(Records excerpted from a collection)
# # # #

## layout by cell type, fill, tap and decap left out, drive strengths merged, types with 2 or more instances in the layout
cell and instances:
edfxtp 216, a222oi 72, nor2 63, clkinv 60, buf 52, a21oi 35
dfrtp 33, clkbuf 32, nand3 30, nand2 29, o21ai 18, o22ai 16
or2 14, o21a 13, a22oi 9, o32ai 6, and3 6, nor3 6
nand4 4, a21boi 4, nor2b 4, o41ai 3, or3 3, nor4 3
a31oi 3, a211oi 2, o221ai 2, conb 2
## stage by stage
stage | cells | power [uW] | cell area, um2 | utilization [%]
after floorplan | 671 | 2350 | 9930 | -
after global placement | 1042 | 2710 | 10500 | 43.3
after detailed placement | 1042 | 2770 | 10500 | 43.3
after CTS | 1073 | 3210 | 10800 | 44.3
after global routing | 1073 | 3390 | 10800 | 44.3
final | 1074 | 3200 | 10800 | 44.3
Source: an optimization exercise on an open RTL-to-GDS flow (aim: small area). Production flows keep margins and buffers that such runs may drop. Only simulation tests tie the RTL to the original design; equivalence was not proved. Power figures rest on the tool's default switching activity, not on a simulated workload.

==> flow/design.v <==
module reg_file (
    input  logic        clk,
    input  logic [4:0]  ra_i,
    input  logic        ra_en_i,
    input  logic [4:0]  rb_i,
    input  logic        we_i,
    input  logic        clr_i,
    input  logic [4:0]  wa_i,
    input  logic [15:0] wd_i,
    output logic [15:0] rda_o,
    output logic [15:0] rdb_o
);
    logic [15:0] h0 [1:31];
    logic [15:0] h1 [1:31];
    always_ff @(posedge clk) begin
        for (int r = 1; r < 32; r++) begin
            h0[r] <= h1[r];
            h1[r] <= (clr_i || (we_i && wa_i == 5'(r))) ? wd_i : h0[r];
        end
    end
    always_comb begin
        rda_o = '0;
        rdb_o = '0;
        for (int r = 1; r < 32; r++) begin
            rda_o = rda_o | ({16{ra_en_i && ra_i == 5'(r)}} & h0[r]);
            rdb_o = rdb_o | ({16{rb_i == 5'(r)}} & h0[r]);
        end
    end
endmodule
module rv32i_core (
    input  logic        clk,
    input  logic        reset_i,
    input  logic        imem_ready_i,
    input  logic [31:0] imem_data_i,
    output logic [31:0] imem_addr_o,
    output logic        commit_valid_o,
    output logic [31:0] commit_pc_o,
    output logic [4:0]  commit_rd_o,
    output logic        commit_reg_write_o,
    output logic [31:0] commit_wdata_o,
    output logic        commit_mem_write_o,
    output logic [31:0] commit_store_addr_o,
    output logic [31:0] commit_store_data_o
);
    logic        ph;         
    logic        clr;        
    logic        irv;        
    logic        busy;       
    logic        pend;       
    logic [4:0]  prd;        
    logic        plt;        
    logic        carry;      
    logic        eqlo;       
    logic [31:7] ir;         
    logic [3:0]  iop;        
    logic        nop;        
    logic [29:0] pc;         
    logic [15:0] tmp;        
    logic [15:0] tmp2;       
    logic [6:0] f_opc;
    logic [2:0] f_f3;
    logic [6:0] f_f7;
    logic       f_legal;
    assign f_opc = imem_data_i[6:0];
    assign f_f3  = imem_data_i[14:12];
    assign f_f7  = imem_data_i[31:25];
    always_comb begin
        case (f_opc)
            7'b0110011: f_legal = (f_f7 == 7'b0000000 && (f_f3 == 3'b000 || f_f3 == 3'b111 ||
                                   f_f3 == 3'b110 || f_f3 == 3'b100 || f_f3 == 3'b010)) ||
                                  (f_f7 == 7'b0100000 && f_f3 == 3'b000);
            7'b0010011: f_legal = (f_f3 == 3'b000);
            7'b0110111: f_legal = 1'b1;
            7'b1100011: f_legal = (f_f3[2:1] == 2'b00);
            7'b1101111: f_legal = 1'b1;
            7'b0100011: f_legal = (f_f3 == 3'b010);
            default:    f_legal = 1'b0;
        endcase
    end
    logic is_op, is_addi, is_lui, is_br, is_jal, is_st;
    logic [2:0] f3;
    logic [4:0] rd;
    logic is_slt, is_logic, sub, wr_cls, rd_nz, sgn;
    assign is_op   = !iop[3] &&  iop[2] &&  iop[1] && !iop[0];
    assign is_addi = !iop[3] && !iop[2] &&  iop[1];
    assign is_lui  = !iop[3] &&  iop[2] &&  iop[1] &&  iop[0];
    assign is_br   =  iop[3] && !iop[0];
    assign is_jal  =  iop[3] &&  iop[0];
    assign is_st   = !iop[3] &&  iop[2] && !iop[1];
    assign f3       = ir[14:12];
    assign rd       = ir[11:7];
    assign sgn      = ir[31];
    assign is_slt   = is_op && f3 == 3'b010;
    assign is_logic = is_op && f3[2];
    assign sub      = is_op && ((f3 == 3'b000 && ir[30]) || f3 == 3'b010);
    assign wr_cls   = is_op || is_addi || is_lui || is_jal;
    assign rd_nz    = rd != 5'd0;
    logic [15:0] imm_lo, imm_hi, imm;
    always_comb begin
        if (is_lui) begin
            imm_lo = {ir[15:12], 12'b0};
            imm_hi = ir[31:16];
        end else if (is_jal) begin
            imm_lo = {ir[15:12], ir[20], ir[30:21], 1'b0};
            imm_hi = {{11{sgn}}, sgn, ir[19:16]};
        end else if (is_br) begin
            imm_lo = {{3{sgn}}, sgn, ir[7], ir[30:25], ir[11:8], 1'b0};
            imm_hi = {16{sgn}};
        end else if (is_st) begin
            imm_lo = {{4{sgn}}, ir[31:25], ir[11:7]};
            imm_hi = {16{sgn}};
        end else begin
            imm_lo = {{4{sgn}}, ir[31:20]};
            imm_hi = {16{sgn}};
        end
    end
    assign imm = ph ? imm_hi : imm_lo;
    logic [15:0] rda, rdb, rfa, rfb, wd;
    logic [4:0]  wa;
    logic        we, exec_lo, wr_lo, land, fwd_a, fwd_b;
    assign exec_lo = irv && !ph;
    assign wr_lo   = exec_lo && wr_cls && rd_nz && !is_slt;
    assign land    = pend && !ph && !wr_lo;
    assign we      = (wr_cls && rd_nz && busy) || wr_lo || land;
    assign wa      = land ? prd : rd;
    assign fwd_a   = pend && !ph && !is_lui && ir[19:15] == prd;
    assign fwd_b   = pend && !ph && ir[24:20] == prd;
    assign rda     = fwd_a ? {15'b0, plt} : rfa;
    assign rdb     = fwd_b ? {15'b0, plt} : rfb;
    reg_file u_rf (
        .clk     (clk),
        .ra_i    (ir[19:15]),
        .ra_en_i (!is_lui),
        .rb_i    (ir[24:20]),
        .we_i    (we),
        .clr_i   (clr),
        .wa_i    (wa),
        .wd_i    (wd),
        .rda_o   (rfa),
        .rdb_o   (rfb)
    );
    logic [29:0] pc4;
    logic [31:0] pc4b;
    logic [15:0] pch, opa, opb, res;
    logic [16:0] sum;
    logic        cin, lt, eq_half, taken;
    assign pc4  = pc + 30'd1;
    assign pc4b = {pc4, 2'b00};
    assign pch  = ph ? pc[29:14] : {pc[13:0], 2'b00};
    assign opa = (is_br || is_jal) ? pch : rda;
    assign opb = is_op ? rdb : imm;
    assign cin = ph ? carry : sub;
    assign sum = {1'b0, opa} + {1'b0, opb ^ {16{sub}}} + {16'b0, cin};
    always_comb begin
        if (is_logic) begin
            case (f3[1:0])
                2'b11:   res = opa & opb;
                2'b10:   res = opa | opb;
                default: res = opa ^ opb;
            endcase
        end else begin
            res = sum[15:0];
        end
    end
    assign lt = (opa[15] ^ opb[15]) ? opa[15] : sum[15];
    always_comb begin
        if (clr)         wd = 16'b0;
        else if (land)   wd = {15'b0, plt};
        else if (is_jal) wd = ph ? pc4b[31:16] : pc4b[15:0];
        else if (is_slt) wd = 16'b0;
        else             wd = res;
    end
    assign eq_half = (rda == rdb);
    assign taken   = is_jal || (is_br && ((eqlo && eq_half) ^ ir[12]));
    logic [29:0] tgt, npc;
    logic        ir_load;
    assign tgt     = {sum[15:0], tmp[15:2]};
    assign npc     = taken ? tgt : pc4;
    assign ir_load = imem_ready_i && (!irv || busy);
    assign imem_addr_o = {2'b00, busy ? npc : pc};
    always_ff @(posedge clk) begin
        if (reset_i) begin
            ph   <= 1'b0;
            clr  <= 1'b1;
            irv  <= 1'b0;
            busy <= 1'b0;
            pend <= 1'b0;
            pc   <= 30'd0;
        end else begin
            ph   <= !ph;
            clr  <= clr && !ph;
            busy <= irv && !ph;
            if (busy) irv <= ir_load;
            else if (!irv) irv <= ir_load;
            if (busy && is_slt && rd_nz) pend <= 1'b1;
            else if (land || (wr_lo && rd == prd)) pend <= 1'b0;
            if (busy) pc <= npc;
        end
    end
    always_ff @(posedge clk) begin
        if (ir_load) begin
            ir  <= {imem_data_i[31:12], f_legal ? imem_data_i[11:7] : 5'd0};
            iop <= f_legal ? {imem_data_i[6:4], imem_data_i[2]} : 4'b0010;
            nop <= !f_legal;
        end
    end
    always_ff @(posedge clk) begin
        carry <= sum[16];
        if (busy && is_slt) begin
            prd <= rd;
            plt <= lt;
        end
        eqlo  <= eq_half;
        tmp   <= res;
        tmp2  <= rdb;
    end
    logic [15:0] lo_part;
    always_comb begin
        if (is_jal)      lo_part = pc4b[15:0];
        else if (is_slt) lo_part = {15'b0, lt};
        else             lo_part = tmp;
    end
    assign commit_valid_o      = busy && !nop;
    assign commit_pc_o         = {pc, 2'b00};
    assign commit_rd_o         = rd;
    assign commit_reg_write_o  = wr_cls && rd_nz;
    assign commit_mem_write_o  = is_st;
    assign commit_wdata_o      = {wd, lo_part};
    assign commit_store_addr_o = {wd, lo_part};
    assign commit_store_data_o = {rdb, tmp2};
endmodule
From an optimization exercise on the open Yosys and OpenROAD flow, aimed at small area, a short achievable clock period and few clock cycles per item; shortcuts taken in it are not production practice.
In this exercise RTL edits were held to simulation tests only and were not proved equivalent to the original.
The clock input has no modelled driver; a real chip could not lean on it and would need a root buffer or a full tree.
Power figures rest on the tool's default switching activity, not on a simulated workload.

// delta_cep_window_calc
module delta_cep_window_calc #(
    parameter int DATA_WIDTH = mfcc_delta_pkg::CEP_DATA_WIDTH,
    parameter int NUM_CEP    = mfcc_delta_pkg::NUM_CEP,
    parameter int IDX_WIDTH  = 7,
    parameter int OUT_WIDTH  = DATA_WIDTH + 3
) (
    input  logic                  clk,
    input  logic                  rst_n,
    input  logic                  clear,
    input  logic                  cep_in_valid,
    input  logic [DATA_WIDTH-1:0] cep_in_data,
    output logic                  cep_in_ready,
    output logic                  delta_valid,
    output logic [OUT_WIDTH-1:0]  delta_data,
    output logic [IDX_WIDTH-1:0]  delta_idx,
    output logic                  delta_frame_end
);
Settings: LEC_CHECK=0, ABC_CLOCK_PERIOD_IN_PS=3000, CAP_MARGIN=20, CORE_MARGIN=2, CORE_UTILIZATION=40, CTS_BUF_LIST=sky130_fd_sc_hd__clkbuf_4 sky130_fd_sc_hd__clkbuf_8, SLEW_MARGIN=20; clock period 11.0 ns.
run.sh (not shown) runs the stock make flow with config.mk's settings and CLKGATE_MAP_FILE= SYNTH_SCRIPT=/design/flow/synth_recipe.tcl, a recipe that flattens the netlist after the stock synthesis.
The baseline finished with timing, DRC and antenna clean.
Testbench counts at the start, summed over its fixed seeds: cycles 5,008, items 4,576.
Source: an optimization exercise on an open RTL-to-GDS flow (aim: small area, a short achievable clock period and few clock cycles per item). Production flows keep margins and buffers that such runs may drop. At most, simulation tests tie the RTL to the original design; equivalence was not proved. The RTL of runs 4 and 5 was laid out without a check of its function. The clock port is modelled as an ideal driver, which makes a skipped or thinned clock tree look cheaper than it is; a real chip needs a root buffer or a tree. Power is estimated from default activity; no workload was simulated.

==> design/flow/design.v <==
`timescale 1ns/10ps
`default_nettype none
module wr_req_merge_top (
  input  wire                                        clk,
  input  wire                                        rst_n,
  input  wire [5-1:0]                    req_en,
  input  wire [5*32-1:0] req_data,
  output logic [5-1:0]                   req_avail_in,
  input  wire                                        avail_out,
  output logic                                       out_en,
  output logic [32-1:0]              out_data
);
  localparam int P = 5;
  localparam int DW = 32;
  localparam int BL = 4;
  logic [DW-1:0] slot [0:P*BL-1];
  logic [P*3-1:0] cnt;        
  logic [P*2-1:0] wp;         
  logic [P*BL-1:0] le;        
  logic [P-1:0] we;
  logic [P-1:0] full;
  logic av_r;
  logic active;               
  logic [P-1:0] cur;          
  logic [BL-1:0] widx;        
  logic [P*BL-1:0] sel;       
  logic [P-1:0] nxt;          
  logic nv;
  logic [P-1:0] rr;           
  logic [P-1:0] cand;
  logic [P-1:0] pick;
  logic any;
  logic [P-1:0] almost;       
  logic [P-1:0] cand_idle;
  logic [P-1:0] pick_idle;
  logic send;
  logic last;
  logic load;
  assign cand = full & ~(cur & {P{active}}) & ~(nxt & {P{nv}});
  assign any = |cand;
  assign cand_idle = full | (almost & req_en);
  always_comb begin
    pick_idle = '0;
    for (int i = P - 1; i >= 0; i--) begin
      if (cand_idle[i]) begin
        pick_idle = '0;
        pick_idle[i] = 1'b1;
      end
    end
  end
  always_comb begin
    logic found;
    pick = '0;
    found = 1'b0;
    for (int k = 0; k < P; k++) begin
      for (int i = 0; i < P; i++) begin
        if (rr[k] && !found && cand[(k + i) % P]) begin
          pick[(k + i) % P] = 1'b1;
          found = 1'b1;
        end
      end
    end
  end
  assign send = av_r && active;
  assign last = send && widx[BL-1];
  assign load = last || !active;
  for (genvar i = 0; i < P; i++) begin : gen_sel
    assign sel[BL*i +: BL] = widx & {BL{cur[i]}};
  end
  always_ff @(posedge clk or negedge rst_n) begin
    if (!rst_n) begin
      av_r <= 1'b0;
      active <= 1'b0;
      cur <= '0;
      widx <= BL'(1);
      nxt <= '0;
      nv <= 1'b0;
      rr <= P'(1);
      out_en <= 1'b0;
    end else begin
      av_r <= avail_out;
      out_en <= send;
      if (!active) begin
        cur <= pick_idle;
        active <= |cand_idle;
        widx <= BL'(1);
      end else if (last) begin
        cur <= nv ? nxt : pick;
        active <= nv || any;
        widx <= BL'(1);
      end else if (send) begin
        widx <= {widx[BL-2:0], widx[BL-1]};
      end
      if (!load && !nv) begin
        nxt <= pick;
        nv <= any;
      end else if (load) begin
        nv <= 1'b0;
      end
      if (active && !nv && any) begin
        rr <= {pick[P-2:0], pick[P-1]};
      end
    end
  end
  for (genvar i = 0; i < P; i++) begin : gen_client
    logic [1:0] wpi;
    logic [1:0] wpx;
    logic [2:0] ci;
    logic rdi;
    logic fulln;
    assign wpi = wp[2*i +: 2];
    assign ci = cnt[3*i +: 3];
    assign we[i] = req_en[i];
    assign rdi = send && cur[i];
    assign wpx = wpi + {1'b0, we[i]};
    assign fulln = !rdi && (we[i] ? (ci == 3'd3) : ci[2]);
    assign full[i] = ci[2];
    assign almost[i] = (ci == 3'd3);
    for (genvar j = 0; j < BL; j++) begin : gen_le
      assign le[BL*i+j] = (wpi == 2'(j)) && !ci[2];
    end
    for (genvar j = 0; j < BL; j++) begin : gen_slot
      always_ff @(posedge clk) begin
        if (le[BL*i+j]) begin
          slot[BL*i+j] <= req_data[DW*i +: DW];
        end
      end
    end
    always_ff @(posedge clk or negedge rst_n) begin
      if (!rst_n) begin
        cnt[3*i +: 3] <= '0;
        wp[2*i +: 2] <= '0;
        req_avail_in[i] <= 1'b0;
      end else begin
        if (we[i] && !rdi) begin
          cnt[3*i +: 3] <= ci + 3'd1;
        end else if (rdi && !we[i]) begin
          cnt[3*i +: 3] <= ci - 3'd1;
        end
        wp[2*i +: 2] <= wpx;
        req_avail_in[i] <= !fulln;
      end
    end
  end
  always_ff @(posedge clk) begin
    logic [DW-1:0] d;
    d = '0;
    for (int k = 0; k < P*BL; k++) begin
      d = d | (slot[k] & {DW{sel[k]}});
    end
    out_data <= d;
  end
endmodule
`default_nettype wire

# # # #

#### [About this exercise]
Copy every line from the records above that contains the string "wire".

#### [Answer to the problem]
  input  wire                                        clk,
  input  wire                                        rst_n,
  input  wire [5-1:0]                    req_en,
  input  wire [5*32-1:0] req_data,
  input  wire                                        avail_out,
`default_nettype wire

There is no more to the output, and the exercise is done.